PROBLEM DESCRIPTION: Your task is to copy the lines of the data below from the line holding "clkbuf_8: 0 / 8" through the line holding "-- power groups", inclusive, exactly and with nothing added.

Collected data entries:

File: src/rtl/gpio32_edge_irq_wb.sv
// Pad input stage: synchronises 32 pads, latches enabled edges into sticky
// status and raises a masked level interrupt; configured over Wishbone.
module gpio32_edge_irq_wb
  import gpio32_edge_irq_wb_pkg::*;
#(
  parameter int SYNC_STAGES = SYNC_STAGES_DEF
) (
  input  logic        wb_clk_i,
  input  logic        wb_rst_i,
  input  logic [31:0] wb_dat_i,
  input  logic [31:0] wb_adr_i,
  input  logic [3:0]  wb_sel_i,
  input  logic        wb_cyc_i,
  input  logic        wb_stb_i,
  input  logic        wb_we_i,
  output logic [31:0] wb_dat_o,
  output logic        wb_ack_o,
  input  logic [31:0] pad_in,
  output logic [31:0] gpio_in_sync,
  output logic        irq
);

  localparam int ARM_W = $clog2(SYNC_STAGES + 2);
  localparam logic [ARM_W-1:0] ARM_INIT = ARM_W'(SYNC_STAGES + 1);

  logic [31:0] prev_p1;
  logic [31:0] rise_en, fall_en, status, mask;
  logic [ARM_W-1:0] arm_cnt;

  logic        valid, access, wr;
  logic [7:0]  adr;
  logic [31:0] bmask, w1c, rise, fall, rdata;
  logic        unused_adr;

  assign unused_adr = ^wb_adr_i[31:8];

  gpio_sync #(
    .WIDTH  (32),
    .STAGES (SYNC_STAGES)
  ) u_sync (
    .clk (wb_clk_i),
    .rst (wb_rst_i),
    .d   (pad_in),
    .q   (gpio_in_sync)
  );

  always_comb begin
    valid  = wb_cyc_i & wb_stb_i;
    access = valid & ~wb_ack_o;
    wr     = access & wb_we_i;
    adr    = wb_adr_i[7:0];
    bmask  = lane_mask(wb_sel_i);
    w1c    = (wr && adr == IRQ_STATUS) ? (wb_dat_i & bmask) : '0;
    // Edges are held off until the synchroniser and prev hold settled pad data.
    if (arm_cnt != '0) begin
      rise = '0;
      fall = '0;
    end else begin
      rise = gpio_in_sync & ~prev_p1 & rise_en;
      fall = ~gpio_in_sync & prev_p1 & fall_en;
    end
    case (adr)
      IRQ_SYNC:   rdata = gpio_in_sync;
      IRQ_RISE:   rdata = rise_en;
      IRQ_FALL:   rdata = fall_en;
      IRQ_STATUS: rdata = status;
      IRQ_MASK:   rdata = mask;
      default:    rdata = '0;
    endcase
  end

  // Edge-capture stage: prev, arming, sticky status (set wins over W1C), irq
  always_ff @(posedge wb_clk_i) begin
    if (wb_rst_i) begin
      prev_p1 <= '0;
      arm_cnt <= ARM_INIT;
      status  <= '0;
      irq     <= 1'b0;
    end else begin
      prev_p1 <= gpio_in_sync;
      if (arm_cnt != '0) arm_cnt <= arm_cnt - 1'b1;
      status  <= (status & ~w1c) | rise | fall;
      irq     <= |(status & mask);
    end
  end

  // Bus stage: one wait state per access, register writes and read data
  always_ff @(posedge wb_clk_i) begin
    if (wb_rst_i) begin
      wb_ack_o <= 1'b0;
      wb_dat_o <= '0;
      rise_en  <= '0;
      fall_en  <= '0;
      mask     <= '0;
    end else begin
      wb_ack_o <= access;
      wb_dat_o <= (access & ~wb_we_i) ? rdata : '0;
      if (wr) begin
        case (adr)
          IRQ_RISE: rise_en <= (rise_en & ~bmask) | (wb_dat_i & bmask);
          IRQ_FALL: fall_en <= (fall_en & ~bmask) | (wb_dat_i & bmask);
          IRQ_MASK: mask    <= (mask & ~bmask) | (wb_dat_i & bmask);
          default: ;
        endcase
      end
    end
  end

endmodule
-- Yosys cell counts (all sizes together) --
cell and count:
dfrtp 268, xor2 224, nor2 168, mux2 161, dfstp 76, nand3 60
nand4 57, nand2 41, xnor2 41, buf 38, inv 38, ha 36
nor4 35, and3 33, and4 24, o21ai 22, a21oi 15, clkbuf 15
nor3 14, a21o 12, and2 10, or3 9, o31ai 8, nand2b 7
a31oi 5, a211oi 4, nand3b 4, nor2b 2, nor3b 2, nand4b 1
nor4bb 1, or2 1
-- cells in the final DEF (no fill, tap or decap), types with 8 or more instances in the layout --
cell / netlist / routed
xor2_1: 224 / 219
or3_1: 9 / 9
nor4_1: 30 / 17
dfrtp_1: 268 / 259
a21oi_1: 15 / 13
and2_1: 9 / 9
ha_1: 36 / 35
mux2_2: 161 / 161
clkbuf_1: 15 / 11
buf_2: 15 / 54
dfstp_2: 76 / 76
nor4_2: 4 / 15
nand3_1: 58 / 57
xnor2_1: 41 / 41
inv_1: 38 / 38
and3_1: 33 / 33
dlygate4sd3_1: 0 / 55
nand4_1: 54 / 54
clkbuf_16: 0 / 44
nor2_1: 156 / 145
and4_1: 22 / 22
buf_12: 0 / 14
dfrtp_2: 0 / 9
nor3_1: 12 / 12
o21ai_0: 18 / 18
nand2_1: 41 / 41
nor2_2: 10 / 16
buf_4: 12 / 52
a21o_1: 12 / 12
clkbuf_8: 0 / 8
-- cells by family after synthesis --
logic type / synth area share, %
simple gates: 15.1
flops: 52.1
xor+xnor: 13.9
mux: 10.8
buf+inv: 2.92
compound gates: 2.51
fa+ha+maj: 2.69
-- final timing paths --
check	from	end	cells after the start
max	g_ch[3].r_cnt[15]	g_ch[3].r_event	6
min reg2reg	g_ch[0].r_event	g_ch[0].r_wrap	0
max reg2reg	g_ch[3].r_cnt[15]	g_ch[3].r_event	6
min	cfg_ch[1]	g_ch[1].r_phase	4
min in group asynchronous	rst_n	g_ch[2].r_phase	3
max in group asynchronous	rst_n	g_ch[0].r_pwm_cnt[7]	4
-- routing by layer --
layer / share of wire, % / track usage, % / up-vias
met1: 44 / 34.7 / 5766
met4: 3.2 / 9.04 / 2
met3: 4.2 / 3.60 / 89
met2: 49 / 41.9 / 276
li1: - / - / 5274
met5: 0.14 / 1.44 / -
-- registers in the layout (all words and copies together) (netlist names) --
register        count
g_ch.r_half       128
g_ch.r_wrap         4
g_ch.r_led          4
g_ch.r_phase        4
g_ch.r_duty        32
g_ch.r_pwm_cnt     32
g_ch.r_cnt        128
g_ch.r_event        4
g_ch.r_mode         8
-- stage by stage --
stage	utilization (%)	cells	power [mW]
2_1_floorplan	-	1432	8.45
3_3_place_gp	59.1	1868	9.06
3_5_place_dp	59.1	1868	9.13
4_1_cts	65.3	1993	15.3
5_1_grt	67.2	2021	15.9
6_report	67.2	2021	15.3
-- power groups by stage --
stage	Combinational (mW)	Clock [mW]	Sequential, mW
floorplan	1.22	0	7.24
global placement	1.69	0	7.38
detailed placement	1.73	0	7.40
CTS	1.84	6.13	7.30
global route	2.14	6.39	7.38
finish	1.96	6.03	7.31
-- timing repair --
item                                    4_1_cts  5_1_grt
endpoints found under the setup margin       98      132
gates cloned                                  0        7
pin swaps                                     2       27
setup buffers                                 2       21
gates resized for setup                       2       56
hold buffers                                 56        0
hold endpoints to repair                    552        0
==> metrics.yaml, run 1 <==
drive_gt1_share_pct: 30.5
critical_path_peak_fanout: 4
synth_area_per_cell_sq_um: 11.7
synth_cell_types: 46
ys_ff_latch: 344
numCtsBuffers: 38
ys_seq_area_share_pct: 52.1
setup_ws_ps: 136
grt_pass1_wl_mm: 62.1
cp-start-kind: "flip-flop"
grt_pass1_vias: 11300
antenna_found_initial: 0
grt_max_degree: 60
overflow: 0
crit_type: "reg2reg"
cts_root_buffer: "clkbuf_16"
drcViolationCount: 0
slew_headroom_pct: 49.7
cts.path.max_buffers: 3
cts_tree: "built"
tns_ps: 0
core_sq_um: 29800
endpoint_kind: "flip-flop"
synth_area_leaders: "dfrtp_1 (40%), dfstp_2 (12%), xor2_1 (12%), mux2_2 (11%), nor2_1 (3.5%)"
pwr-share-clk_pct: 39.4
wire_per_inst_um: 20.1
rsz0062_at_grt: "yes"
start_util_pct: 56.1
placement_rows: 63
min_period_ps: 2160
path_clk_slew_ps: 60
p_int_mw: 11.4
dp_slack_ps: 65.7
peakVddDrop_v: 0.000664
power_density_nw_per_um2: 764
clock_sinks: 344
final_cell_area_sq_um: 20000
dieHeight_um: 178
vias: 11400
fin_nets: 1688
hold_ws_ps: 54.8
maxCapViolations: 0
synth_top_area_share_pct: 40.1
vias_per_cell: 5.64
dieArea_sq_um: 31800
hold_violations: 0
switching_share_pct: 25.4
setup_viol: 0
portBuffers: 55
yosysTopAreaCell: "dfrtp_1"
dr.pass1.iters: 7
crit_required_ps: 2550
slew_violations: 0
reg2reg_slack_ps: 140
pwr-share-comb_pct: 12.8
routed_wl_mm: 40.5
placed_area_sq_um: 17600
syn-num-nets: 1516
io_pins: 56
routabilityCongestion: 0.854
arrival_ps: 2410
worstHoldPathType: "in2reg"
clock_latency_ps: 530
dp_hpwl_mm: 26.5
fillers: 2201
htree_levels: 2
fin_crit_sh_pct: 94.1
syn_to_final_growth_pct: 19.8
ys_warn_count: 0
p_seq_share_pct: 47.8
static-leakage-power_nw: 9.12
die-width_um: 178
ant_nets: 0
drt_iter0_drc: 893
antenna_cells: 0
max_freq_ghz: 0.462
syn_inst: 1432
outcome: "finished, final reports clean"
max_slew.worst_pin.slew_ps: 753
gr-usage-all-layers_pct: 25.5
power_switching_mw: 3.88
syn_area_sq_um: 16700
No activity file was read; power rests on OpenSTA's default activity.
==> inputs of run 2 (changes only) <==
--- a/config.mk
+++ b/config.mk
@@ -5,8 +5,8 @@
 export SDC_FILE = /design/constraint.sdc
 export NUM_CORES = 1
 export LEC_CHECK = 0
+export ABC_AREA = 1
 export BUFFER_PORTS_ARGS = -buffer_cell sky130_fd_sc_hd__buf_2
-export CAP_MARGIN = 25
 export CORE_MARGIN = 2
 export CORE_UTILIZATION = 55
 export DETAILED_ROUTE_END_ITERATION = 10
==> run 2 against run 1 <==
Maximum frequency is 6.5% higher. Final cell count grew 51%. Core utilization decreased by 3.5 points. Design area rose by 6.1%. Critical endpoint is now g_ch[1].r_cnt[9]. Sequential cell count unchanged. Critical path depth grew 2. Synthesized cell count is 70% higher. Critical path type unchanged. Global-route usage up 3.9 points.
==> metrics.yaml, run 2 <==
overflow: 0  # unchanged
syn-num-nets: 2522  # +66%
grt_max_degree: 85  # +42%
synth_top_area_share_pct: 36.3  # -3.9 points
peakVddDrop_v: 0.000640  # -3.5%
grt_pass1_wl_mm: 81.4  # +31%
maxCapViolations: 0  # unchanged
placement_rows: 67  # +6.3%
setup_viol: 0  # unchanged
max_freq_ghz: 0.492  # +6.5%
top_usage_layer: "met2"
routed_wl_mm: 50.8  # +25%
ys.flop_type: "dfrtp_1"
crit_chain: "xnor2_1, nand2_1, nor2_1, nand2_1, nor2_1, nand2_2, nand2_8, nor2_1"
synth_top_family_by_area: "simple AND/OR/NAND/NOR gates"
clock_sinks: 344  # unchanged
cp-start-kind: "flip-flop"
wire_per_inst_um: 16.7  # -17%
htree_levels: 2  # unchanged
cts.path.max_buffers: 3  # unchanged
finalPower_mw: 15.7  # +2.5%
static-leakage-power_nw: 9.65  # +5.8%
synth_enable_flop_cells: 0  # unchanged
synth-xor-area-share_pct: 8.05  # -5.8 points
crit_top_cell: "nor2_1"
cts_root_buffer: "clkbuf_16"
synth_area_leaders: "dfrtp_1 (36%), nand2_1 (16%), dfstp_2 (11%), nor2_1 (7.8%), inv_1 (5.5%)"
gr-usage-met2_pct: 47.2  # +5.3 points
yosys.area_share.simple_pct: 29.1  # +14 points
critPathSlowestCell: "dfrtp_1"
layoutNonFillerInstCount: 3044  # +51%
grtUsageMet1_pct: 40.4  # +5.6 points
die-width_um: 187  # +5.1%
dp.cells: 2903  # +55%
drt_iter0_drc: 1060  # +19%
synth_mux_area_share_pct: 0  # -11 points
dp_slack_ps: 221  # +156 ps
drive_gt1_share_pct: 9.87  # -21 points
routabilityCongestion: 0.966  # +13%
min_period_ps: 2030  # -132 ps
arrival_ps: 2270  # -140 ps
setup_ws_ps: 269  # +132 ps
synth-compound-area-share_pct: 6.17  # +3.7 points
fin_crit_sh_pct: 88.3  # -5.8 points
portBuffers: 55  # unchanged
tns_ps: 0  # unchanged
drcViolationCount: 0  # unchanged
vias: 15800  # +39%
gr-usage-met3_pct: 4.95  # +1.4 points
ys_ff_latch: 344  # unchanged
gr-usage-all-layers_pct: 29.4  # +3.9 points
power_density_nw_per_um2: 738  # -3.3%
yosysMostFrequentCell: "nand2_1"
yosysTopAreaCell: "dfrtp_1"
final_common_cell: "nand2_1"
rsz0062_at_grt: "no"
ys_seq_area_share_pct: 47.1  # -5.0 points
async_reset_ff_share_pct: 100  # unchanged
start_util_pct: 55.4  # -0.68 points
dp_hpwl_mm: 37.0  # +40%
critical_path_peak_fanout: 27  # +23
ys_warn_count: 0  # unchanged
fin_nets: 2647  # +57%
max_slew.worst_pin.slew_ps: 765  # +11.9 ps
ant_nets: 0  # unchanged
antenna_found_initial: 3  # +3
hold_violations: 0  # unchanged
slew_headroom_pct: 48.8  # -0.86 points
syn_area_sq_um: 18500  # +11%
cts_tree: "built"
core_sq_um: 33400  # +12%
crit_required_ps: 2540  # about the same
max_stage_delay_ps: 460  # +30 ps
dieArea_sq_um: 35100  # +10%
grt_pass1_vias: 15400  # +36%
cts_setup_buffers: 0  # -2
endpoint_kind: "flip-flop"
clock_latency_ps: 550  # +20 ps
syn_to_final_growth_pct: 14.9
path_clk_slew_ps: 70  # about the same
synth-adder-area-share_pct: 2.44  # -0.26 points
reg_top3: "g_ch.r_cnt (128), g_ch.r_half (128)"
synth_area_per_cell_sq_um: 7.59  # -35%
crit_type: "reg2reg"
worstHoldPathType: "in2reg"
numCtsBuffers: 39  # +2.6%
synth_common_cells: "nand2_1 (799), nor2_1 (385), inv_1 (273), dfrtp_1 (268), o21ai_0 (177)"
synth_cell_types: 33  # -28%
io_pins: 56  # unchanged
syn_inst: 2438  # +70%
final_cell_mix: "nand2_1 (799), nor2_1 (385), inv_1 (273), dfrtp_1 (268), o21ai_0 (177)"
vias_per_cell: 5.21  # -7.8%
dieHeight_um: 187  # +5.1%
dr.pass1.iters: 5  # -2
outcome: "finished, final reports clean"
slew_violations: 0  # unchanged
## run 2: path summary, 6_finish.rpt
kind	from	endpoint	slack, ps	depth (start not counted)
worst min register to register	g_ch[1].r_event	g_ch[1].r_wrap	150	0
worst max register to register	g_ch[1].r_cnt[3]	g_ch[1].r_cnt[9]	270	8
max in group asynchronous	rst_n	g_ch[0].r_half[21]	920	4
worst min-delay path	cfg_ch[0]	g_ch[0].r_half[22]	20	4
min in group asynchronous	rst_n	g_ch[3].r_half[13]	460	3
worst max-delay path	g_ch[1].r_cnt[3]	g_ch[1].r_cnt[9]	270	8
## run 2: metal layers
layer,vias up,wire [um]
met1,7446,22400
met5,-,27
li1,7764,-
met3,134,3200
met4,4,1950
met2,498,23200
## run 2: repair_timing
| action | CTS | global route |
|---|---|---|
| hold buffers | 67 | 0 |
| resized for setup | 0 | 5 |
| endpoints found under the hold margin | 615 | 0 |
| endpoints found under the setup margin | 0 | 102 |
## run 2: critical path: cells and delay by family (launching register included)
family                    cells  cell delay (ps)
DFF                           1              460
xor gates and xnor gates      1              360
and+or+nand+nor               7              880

WRITTEN REPLY:
clkbuf_8: 0 / 8
-- cells by family after synthesis --
logic type / synth area share, %
simple gates: 15.1
flops: 52.1
xor+xnor: 13.9
mux: 10.8
buf+inv: 2.92
compound gates: 2.51
fa+ha+maj: 2.69
-- final timing paths --
check	from	end	cells after the start
max	g_ch[3].r_cnt[15]	g_ch[3].r_event	6
min reg2reg	g_ch[0].r_event	g_ch[0].r_wrap	0
max reg2reg	g_ch[3].r_cnt[15]	g_ch[3].r_event	6
min	cfg_ch[1]	g_ch[1].r_phase	4
min in group asynchronous	rst_n	g_ch[2].r_phase	3
max in group asynchronous	rst_n	g_ch[0].r_pwm_cnt[7]	4
-- routing by layer --
layer / share of wire, % / track usage, % / up-vias
met1: 44 / 34.7 / 5766
met4: 3.2 / 9.04 / 2
met3: 4.2 / 3.60 / 89
met2: 49 / 41.9 / 276
li1: - / - / 5274
met5: 0.14 / 1.44 / -
-- registers in the layout (all words and copies together) (netlist names) --
register        count
g_ch.r_half       128
g_ch.r_wrap         4
g_ch.r_led          4
g_ch.r_phase        4
g_ch.r_duty        32
g_ch.r_pwm_cnt     32
g_ch.r_cnt        128
g_ch.r_event        4
g_ch.r_mode         8
-- stage by stage --
stage	utilization (%)	cells	power [mW]
2_1_floorplan	-	1432	8.45
3_3_place_gp	59.1	1868	9.06
3_5_place_dp	59.1	1868	9.13
4_1_cts	65.3	1993	15.3
5_1_grt	67.2	2021	15.9
6_report	67.2	2021	15.3
-- power groups by stage --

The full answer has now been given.